PROBLEM DESCRIPTION:
Instruction for the entries that follow: retype exactly the lines from the line with "0 | 29.6 | 0 |" to the line with "Worst setup path after layout", both included, and omit all others.

INPUT RECORDS:
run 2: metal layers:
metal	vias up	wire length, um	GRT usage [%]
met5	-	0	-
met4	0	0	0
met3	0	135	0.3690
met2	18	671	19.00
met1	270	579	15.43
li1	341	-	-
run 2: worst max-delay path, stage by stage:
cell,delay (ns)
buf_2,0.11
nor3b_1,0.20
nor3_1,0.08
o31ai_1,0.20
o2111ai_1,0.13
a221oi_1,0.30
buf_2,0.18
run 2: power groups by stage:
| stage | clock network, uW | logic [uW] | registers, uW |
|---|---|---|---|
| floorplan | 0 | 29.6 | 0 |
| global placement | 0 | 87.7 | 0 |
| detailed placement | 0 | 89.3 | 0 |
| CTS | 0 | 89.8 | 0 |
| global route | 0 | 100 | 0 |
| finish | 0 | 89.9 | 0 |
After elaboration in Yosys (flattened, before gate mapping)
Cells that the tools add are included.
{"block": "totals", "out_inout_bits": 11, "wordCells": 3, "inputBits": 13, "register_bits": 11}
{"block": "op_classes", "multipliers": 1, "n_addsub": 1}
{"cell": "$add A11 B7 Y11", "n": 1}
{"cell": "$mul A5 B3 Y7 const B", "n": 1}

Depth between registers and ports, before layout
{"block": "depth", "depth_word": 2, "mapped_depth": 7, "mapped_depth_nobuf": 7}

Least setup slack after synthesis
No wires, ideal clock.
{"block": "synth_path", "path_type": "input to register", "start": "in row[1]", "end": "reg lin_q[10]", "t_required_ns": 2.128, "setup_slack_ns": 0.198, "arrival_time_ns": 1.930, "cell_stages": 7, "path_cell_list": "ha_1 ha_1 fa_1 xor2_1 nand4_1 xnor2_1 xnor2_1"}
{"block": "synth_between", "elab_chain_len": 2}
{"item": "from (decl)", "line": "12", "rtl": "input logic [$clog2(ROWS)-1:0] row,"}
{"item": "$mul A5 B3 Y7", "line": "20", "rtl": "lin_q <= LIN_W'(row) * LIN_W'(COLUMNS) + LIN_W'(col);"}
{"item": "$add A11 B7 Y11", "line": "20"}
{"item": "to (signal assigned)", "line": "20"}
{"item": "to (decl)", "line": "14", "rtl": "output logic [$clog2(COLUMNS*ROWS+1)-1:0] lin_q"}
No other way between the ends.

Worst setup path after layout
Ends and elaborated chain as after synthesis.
==> src/sv/b58_pkg.sv <==
// Shared sizes, RAM request type and the digit alphabet for the base-58 encoder.
// No dependencies; used by every other file of the block.
package b58_pkg;

   localparam int MAX_BYTES  = 32;
   localparam int DIGITS     = 45;
   localparam int RESULT_CAP = 64;

   localparam int DIGIT_AW = $clog2(DIGITS);
   localparam int STEP_W   = $clog2(DIGITS + 1);
   localparam int CNT_W    = $clog2(MAX_BYTES + 1);
   localparam int RES_W    = $clog2(RESULT_CAP + 1);
   localparam int SUM_W    = ((CNT_W > STEP_W) ? CNT_W : STEP_W) + 1;
   localparam int TOT_W    = (SUM_W > RES_W) ? SUM_W : RES_W;

   // floor(x / 58) = (x * RECIP_M) >> RECIP_SH, exact for x < 2048
   localparam int RECIP_M  = 565;
   localparam int RECIP_SH = 15;

   typedef struct packed {
      logic                rd_en;
      logic [DIGIT_AW-1:0] rd_addr;
      logic                wr_en;
      logic [DIGIT_AW-1:0] wr_addr;
      logic [5:0]          wr_data;
      logic                clear;
   } ram_req_type;

   // base-58 digit to ASCII, alphabet without 0, O, I and l
   function automatic logic [6:0] b58_char(input logic [5:0] d);
      logic [6:0] c;
      if (d < 6'd9)       c = 7'(d) + 7'd49;
      else if (d < 6'd17) c = 7'(d) + 7'd56;
      else if (d < 6'd22) c = 7'(d) + 7'd57;
      else if (d < 6'd33) c = 7'(d) + 7'd58;
      else if (d < 6'd44) c = 7'(d) + 7'd64;
      else                c = 7'(d) + 7'd65;
      return c;
   endfunction

endpackage
<file path="src/rtl/core/mfr_pkg.sv">
// Shared types and constants for the meter frame receiver.
// No dependencies; imported by every module of the block.
package mfr_pkg;

	localparam int unsigned BYTE_W     = 8;
	localparam int unsigned POS_W      = 5;
	localparam int unsigned CFG_IDX_W  = 8;
	localparam int unsigned MEAS_W     = 128;
	localparam int unsigned READ_W     = 64;

	localparam logic [1:0] MODE_IDLE = 2'd0;
	localparam logic [1:0] MODE_MEAS = 2'd1;
	localparam logic [1:0] MODE_READ = 2'd2;

	localparam logic [CFG_IDX_W-1:0] REG_HEADER_FIRST  = 8'd0;
	localparam logic [CFG_IDX_W-1:0] REG_HEADER_SECOND = 8'd1;
	localparam logic [CFG_IDX_W-1:0] REG_HEADER_THIRD  = 8'd2;
	localparam logic [CFG_IDX_W-1:0] REG_ACK_CODE      = 8'd3;

	localparam logic [BYTE_W-1:0] RST_HEADER_FIRST  = 8'd171;
	localparam logic [BYTE_W-1:0] RST_HEADER_SECOND = 8'd205;
	localparam logic [BYTE_W-1:0] RST_HEADER_THIRD  = 8'd239;
	localparam logic [BYTE_W-1:0] RST_ACK_CODE      = 8'd6;

	localparam logic FRAME_MEAS = 1'b0;
	localparam logic FRAME_READ = 1'b1;

	typedef struct packed {
		logic [BYTE_W-1:0] header_first;
		logic [BYTE_W-1:0] header_second;
		logic [BYTE_W-1:0] header_third;
		logic [BYTE_W-1:0] ack_code;
	} mfr_cfg_t;

	typedef struct packed {
		logic        frame_kind;
		logic        checksum_ok;
		logic [31:0] rms_current;
		logic [15:0] rms_voltage;
		logic [31:0] real_power;
		logic [31:0] var_power;
		logic [15:0] mains_freq;
		logic [63:0] read_data;
	} mfr_result_t;

endpackage

</file>
<file path="src/rtl/core/mfr_cfg_regs.sv">
// Configuration registers: header bytes and acknowledge code.
// Depends on mfr_pkg.
module mfr_cfg_regs (
	input  logic                           clk,
	input  logic                           arst_n,
	input  logic                           cfg_we,
	input  logic [mfr_pkg::CFG_IDX_W-1:0]  cfg_index,
	input  logic [mfr_pkg::BYTE_W-1:0]     cfg_wdata,
	output mfr_pkg::mfr_cfg_t              cfg
);
	import mfr_pkg::*;

	mfr_cfg_t cfg_q;

	always_ff @(posedge clk or negedge arst_n) begin
		if (!arst_n) begin
			cfg_q.header_first  <= RST_HEADER_FIRST;
			cfg_q.header_second <= RST_HEADER_SECOND;
			cfg_q.header_third  <= RST_HEADER_THIRD;
			cfg_q.ack_code      <= RST_ACK_CODE;
		end else if (cfg_we) begin
			case (cfg_index)
				REG_HEADER_FIRST:  cfg_q.header_first  <= cfg_wdata;
				REG_HEADER_SECOND: cfg_q.header_second <= cfg_wdata;
				REG_HEADER_THIRD:  cfg_q.header_third  <= cfg_wdata;
				REG_ACK_CODE:      cfg_q.ack_code      <= cfg_wdata;
				default: ;
			endcase
		end
	end

	assign cfg = cfg_q;

endmodule

</file>
<file path="src/rtl/core/mfr_parser.sv">
// Input register and frame parser: position, mode, checksum and field capture.
// Depends on mfr_pkg; fed by the top level, drives the output buffer.
module mfr_parser (
	input  logic                        clk,
	input  logic                        arst_n,
	input  mfr_pkg::mfr_cfg_t           cfg,
	input  logic                        load,
	input  logic                        hold,
	input  logic                        in_valid,
	input  logic                        func,
	input  logic [mfr_pkg::BYTE_W-1:0]  rx_byte,
	output logic                        res_push,
	output mfr_pkg::mfr_result_t        res
);
	import mfr_pkg::*;

	localparam logic [POS_W-1:0] POS_START     = 5'd0;
	localparam logic [POS_W-1:0] POS_HDR2      = 5'd1;
	localparam logic [POS_W-1:0] POS_HDR3      = 5'd2;
	localparam logic [POS_W-1:0] POS_MEAS_DATA = 5'd3;
	localparam logic [POS_W-1:0] POS_MEAS_LAST = 5'd18;
	localparam logic [POS_W-1:0] POS_MEAS_SUM  = 5'd19;
	localparam logic [POS_W-1:0] POS_COUNT     = 5'd1;
	localparam logic [POS_W-1:0] POS_READ_DATA = 5'd2;
	localparam logic [POS_W-1:0] POS_READ_LAST = 5'd9;
	localparam logic [POS_W-1:0] POS_READ_SUM  = 5'd10;

	logic              valid_s1;
	logic              func_s1;
	logic [BYTE_W-1:0] byte_s1;

	logic [POS_W-1:0]  pos_q, pos_n;
	logic [1:0]        mode_q, mode_n;
	logic [BYTE_W-1:0] sum_q, sum_n;
	logic              armed_q, armed_n;
	logic [MEAS_W-1:0] meas_q, meas_n;
	logic [READ_W-1:0] read_q, read_n;

	logic              work;
	logic [POS_W-1:0]  meas_off, read_off;
	logic [3:0]        meas_lane;
	logic [2:0]        read_lane;

	always_ff @(posedge clk or negedge arst_n) begin
		if (!arst_n) begin
			valid_s1 <= 1'b0;
		end else if (load) begin
			valid_s1 <= in_valid;
		end
	end

	always_ff @(posedge clk) begin
		if (load) begin
			func_s1 <= func;
			byte_s1 <= rx_byte;
		end
	end

	assign work      = valid_s1 && !hold;
	assign meas_off  = pos_q - POS_MEAS_DATA;
	assign read_off  = pos_q - POS_READ_DATA;
	assign meas_lane = meas_off[3:0];
	assign read_lane = read_off[2:0];

	always_comb begin
		pos_n    = pos_q;
		mode_n   = mode_q;
		sum_n    = sum_q;
		armed_n  = armed_q;
		meas_n   = meas_q;
		read_n   = read_q;
		res_push = 1'b0;

		res.frame_kind  = FRAME_MEAS;
		res.checksum_ok = (byte_s1 == sum_q);
		res.rms_current = meas_q[31:0];
		res.rms_voltage = meas_q[47:32];
		res.real_power  = meas_q[79:48];
		res.var_power   = meas_q[111:80];
		res.mains_freq  = meas_q[127:112];
		res.read_data   = '0;

		if (work) begin
			if (func_s1) begin
				armed_n = 1'b1;
			end else if ((mode_q != MODE_MEAS && mode_q != MODE_READ)
					|| pos_q == POS_START) begin
				sum_n = '0;
				pos_n = POS_START;
				if (byte_s1 == cfg.header_first) begin
					mode_n = MODE_MEAS;
					sum_n  = byte_s1;
					pos_n  = POS_HDR2;
				end else if (byte_s1 == cfg.ack_code && armed_q) begin
					armed_n = 1'b0;
					mode_n  = MODE_READ;
					sum_n   = byte_s1;
					pos_n   = POS_COUNT;
				end else begin
					mode_n = MODE_IDLE;
				end
			end else if (mode_q == MODE_MEAS) begin
				if (pos_q == POS_HDR2 || pos_q == POS_HDR3) begin
					if ((pos_q == POS_HDR2 && byte_s1 == cfg.header_second)
							|| (pos_q == POS_HDR3 && byte_s1 == cfg.header_third)) begin
						sum_n = sum_q + byte_s1;
						pos_n = pos_q + 5'd1;
					end else begin
						mode_n = MODE_IDLE;
						pos_n  = POS_START;
					end
				end else if (pos_q <= POS_MEAS_LAST) begin
					meas_n[meas_lane*8 +: 8] = byte_s1;
					sum_n = sum_q + byte_s1;
					pos_n = pos_q + 5'd1;
				end else begin
					res_push = (pos_q == POS_MEAS_SUM);
					mode_n   = MODE_IDLE;
					pos_n    = POS_START;
				end
			end else begin
				res.frame_kind  = FRAME_READ;
				res.rms_current = '0;
				res.rms_voltage = '0;
				res.real_power  = '0;
				res.var_power   = '0;
				res.mains_freq  = '0;
				res.read_data   = read_q;
				if (pos_q == POS_COUNT) begin
					sum_n = sum_q + byte_s1;
					pos_n = pos_q + 5'd1;
				end else if (pos_q <= POS_READ_LAST) begin
					read_n[read_lane*8 +: 8] = byte_s1;
					sum_n = sum_q + byte_s1;
					pos_n = pos_q + 5'd1;
				end else begin
					res_push = (pos_q == POS_READ_SUM);
					mode_n   = MODE_IDLE;
					pos_n    = POS_START;
				end
			end
		end
	end

	always_ff @(posedge clk or negedge arst_n) begin
		if (!arst_n) begin
			pos_q   <= '0;
			mode_q  <= MODE_IDLE;
			sum_q   <= '0;
			armed_q <= 1'b0;
			meas_q  <= '0;
			read_q  <= '0;
		end else begin
			pos_q   <= pos_n;
			mode_q  <= mode_n;
			sum_q   <= sum_n;
			armed_q <= armed_n;
			meas_q  <= meas_n;
			read_q  <= read_n;
		end
	end

endmodule

</file>
<file path="src/rtl/core/mfr_out_buf.sv">
// Result register with one skid entry between the parser and the output channel.
// Depends on mfr_pkg.
module mfr_out_buf (
	input  logic                  clk,
	input  logic                  arst_n,
	input  logic                  push,
	input  mfr_pkg::mfr_result_t  res,
	input  logic                  out_stall,
	output logic                  out_valid,
	output mfr_pkg::mfr_result_t  out_res,
	output logic                  full
);
	import mfr_pkg::*;

	mfr_result_t out_q, skid_q;
	logic        out_valid_q, skid_valid_q;
	logic        drain;

	assign drain = !out_valid_q || !out_stall;

	always_ff @(posedge clk or negedge arst_n) begin
		if (!arst_n) begin
			out_valid_q  <= 1'b0;
			skid_valid_q <= 1'b0;
		end else if (drain) begin
			out_valid_q  <= skid_valid_q || push;
			skid_valid_q <= 1'b0;
		end else if (push) begin
			skid_valid_q <= 1'b1;
		end
	end

	always_ff @(posedge clk) begin
		if (drain) begin
			out_q <= skid_valid_q ? skid_q : res;
		end else if (push) begin
			skid_q <= res;
		end
	end

	assign out_valid = out_valid_q;
	assign out_res   = out_q;
	assign full      = skid_valid_q;

endmodule

</file>
<file path="src/rtl/core/meter_frame_receiver_top.sv">
// Meter frame receiver: one received byte per transfer, one result per frame end.
// A checksum byte passes the parser input register, then the result register, before out_valid rises.
// Throughput: one byte per cycle while in_stall is low.
// in_stall rises only while both the result register and its skid entry are full.
// Reset (arst_n low, asynchronous) restores default headers and clears the valid flags and parser frame state.
// Depends on mfr_pkg, mfr_cfg_regs, mfr_parser and mfr_out_buf.
module meter_frame_receiver_top (
	input  logic                           clk,
	input  logic                           arst_n,
	input  logic                           cfg_we,
	input  logic [mfr_pkg::CFG_IDX_W-1:0]  cfg_index,
	input  logic [mfr_pkg::BYTE_W-1:0]     cfg_wdata,
	input  logic                           in_valid,
	output logic                           in_stall,
	input  logic                           func,
	input  logic [mfr_pkg::BYTE_W-1:0]     rx_byte,
	output logic                           out_valid,
	input  logic                           out_stall,
	output logic                           frame_kind,
	output logic                           checksum_ok,
	output logic [31:0]                    rms_current,
	output logic [15:0]                    rms_voltage,
	output logic [31:0]                    real_power,
	output logic [31:0]                    var_power,
	output logic [15:0]                    mains_freq,
	output logic [63:0]                    read_data
);
	import mfr_pkg::*;

	mfr_cfg_t    cfg;
	mfr_result_t res, out_res;
	logic        res_push;
	logic        full;

	assign in_stall = full;

	mfr_cfg_regs u_cfg (
		.clk       (clk),
		.arst_n    (arst_n),
		.cfg_we    (cfg_we),
		.cfg_index (cfg_index),
		.cfg_wdata (cfg_wdata),
		.cfg       (cfg)
	);

	mfr_parser u_parser (
		.clk      (clk),
		.arst_n   (arst_n),
		.cfg      (cfg),
		.load     (!full),
		.hold     (full),
		.in_valid (in_valid),
		.func     (func),
		.rx_byte  (rx_byte),
		.res_push (res_push),
		.res      (res)
	);

	mfr_out_buf u_out (
		.clk       (clk),
		.arst_n    (arst_n),
		.push      (res_push),
		.res       (res),
		.out_stall (out_stall),
		.out_valid (out_valid),
		.out_res   (out_res),
		.full      (full)
	);

	assign frame_kind  = out_res.frame_kind;
	assign checksum_ok = out_res.checksum_ok;
	assign rms_current = out_res.rms_current;
	assign rms_voltage = out_res.rms_voltage;
	assign real_power  = out_res.real_power;
	assign var_power   = out_res.var_power;
	assign mains_freq  = out_res.mains_freq;
	assign read_data   = out_res.read_data;

endmodule

</file>
### config.mk
export PLATFORM = sky130hd
export DESIGN_NAME = circular_list_store
export DESIGN_NICKNAME = d
export VERILOG_FILES = /design/src/sv/clst_pkg.sv /design/src/sv/clst_cell.sv /design/src/sv/circular_list_store.sv
export SDC_FILE = /design/constraint.sdc
export NUM_CORES = 1
export LEC_CHECK = 0
export BUFFER_PORTS_ARGS = -buffer_cell sky130_fd_sc_hd__buf_4
export CAP_MARGIN = 40
export CORE_MARGIN = 2
export CORE_UTILIZATION = 34
export DETAILED_ROUTE_END_ITERATION = 12
export PLACE_DENSITY = 0.47
export SLEW_MARGIN = 20
export SYNTH_ARGS = -nofsm -noshare
export SYNTH_HDL_FRONTEND = slang
export SYNTH_HIERARCHICAL = 1
export SYNTH_SLANG_ARGS = --single-unit
### constraint.sdc
create_clock -name aclk -period 13.3 [get_ports aclk]
set_input_delay 0 -clock aclk [delete_from_list [all_inputs] [get_ports aclk]]
set_output_delay 0 -clock aclk [all_outputs]
set_load 0.01 [all_outputs]
### src/sv/clst_pkg.sv
// clst_pkg: widths, codes and cell command type for the circular list store.
// Used by clst_cell and circular_list_store. No dependencies.
package clst_pkg;

    localparam int CAPACITY = 16;

    localparam int DATA_W = 32;
    localparam int OP_W   = 2;
    localparam int POS_W  = 5;
    localparam int EIDX_W = 4;
    localparam int STS_W  = 2;

    localparam int CNT_W = $clog2(CAPACITY + 1);
    localparam int IDX_W = $clog2(CAPACITY);
    localparam int CMP_W = (CNT_W > POS_W) ? CNT_W : POS_W;

    typedef enum logic [OP_W-1:0] {
        OP_APPEND = 2'd0,
        OP_INSERT = 2'd1,
        OP_DELETE = 2'd2,
        OP_READ   = 2'd3
    } op_t;

    typedef enum logic [STS_W-1:0] {
        ST_OK    = 2'd0,
        ST_FULL  = 2'd1,
        ST_EMPTY = 2'd2,
        ST_RANGE = 2'd3
    } status_t;

    typedef enum logic {
        S_IDLE,
        S_STREAM
    } state_t;

    typedef enum logic [2:0] {
        CELL_HOLD,
        CELL_APPEND,
        CELL_INSERT,
        CELL_DELETE,
        CELL_ROTATE
    } cell_op_t;

    typedef struct packed {
        cell_op_t         op;
        logic [CNT_W-1:0] count;
        logic [CMP_W-1:0] pos;
    } cell_cmd_t;

endpackage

RESPONSE TO THE EXERCISE:
| floorplan | 0 | 29.6 | 0 |
| global placement | 0 | 87.7 | 0 |
| detailed placement | 0 | 89.3 | 0 |
| CTS | 0 | 89.8 | 0 |
| global route | 0 | 100 | 0 |
| finish | 0 | 89.9 | 0 |
After elaboration in Yosys (flattened, before gate mapping)
Cells that the tools add are included.
{"block": "totals", "out_inout_bits": 11, "wordCells": 3, "inputBits": 13, "register_bits": 11}
{"block": "op_classes", "multipliers": 1, "n_addsub": 1}
{"cell": "$add A11 B7 Y11", "n": 1}
{"cell": "$mul A5 B3 Y7 const B", "n": 1}

Depth between registers and ports, before layout
{"block": "depth", "depth_word": 2, "mapped_depth": 7, "mapped_depth_nobuf": 7}

Least setup slack after synthesis
No wires, ideal clock.
{"block": "synth_path", "path_type": "input to register", "start": "in row[1]", "end": "reg lin_q[10]", "t_required_ns": 2.128, "setup_slack_ns": 0.198, "arrival_time_ns": 1.930, "cell_stages": 7, "path_cell_list": "ha_1 ha_1 fa_1 xor2_1 nand4_1 xnor2_1 xnor2_1"}
{"block": "synth_between", "elab_chain_len": 2}
{"item": "from (decl)", "line": "12", "rtl": "input logic [$clog2(ROWS)-1:0] row,"}
{"item": "$mul A5 B3 Y7", "line": "20", "rtl": "lin_q <= LIN_W'(row) * LIN_W'(COLUMNS) + LIN_W'(col);"}
{"item": "$add A11 B7 Y11", "line": "20"}
{"item": "to (signal assigned)", "line": "20"}
{"item": "to (decl)", "line": "14", "rtl": "output logic [$clog2(COLUMNS*ROWS+1)-1:0] lin_q"}
No other way between the ends.

Worst setup path after layout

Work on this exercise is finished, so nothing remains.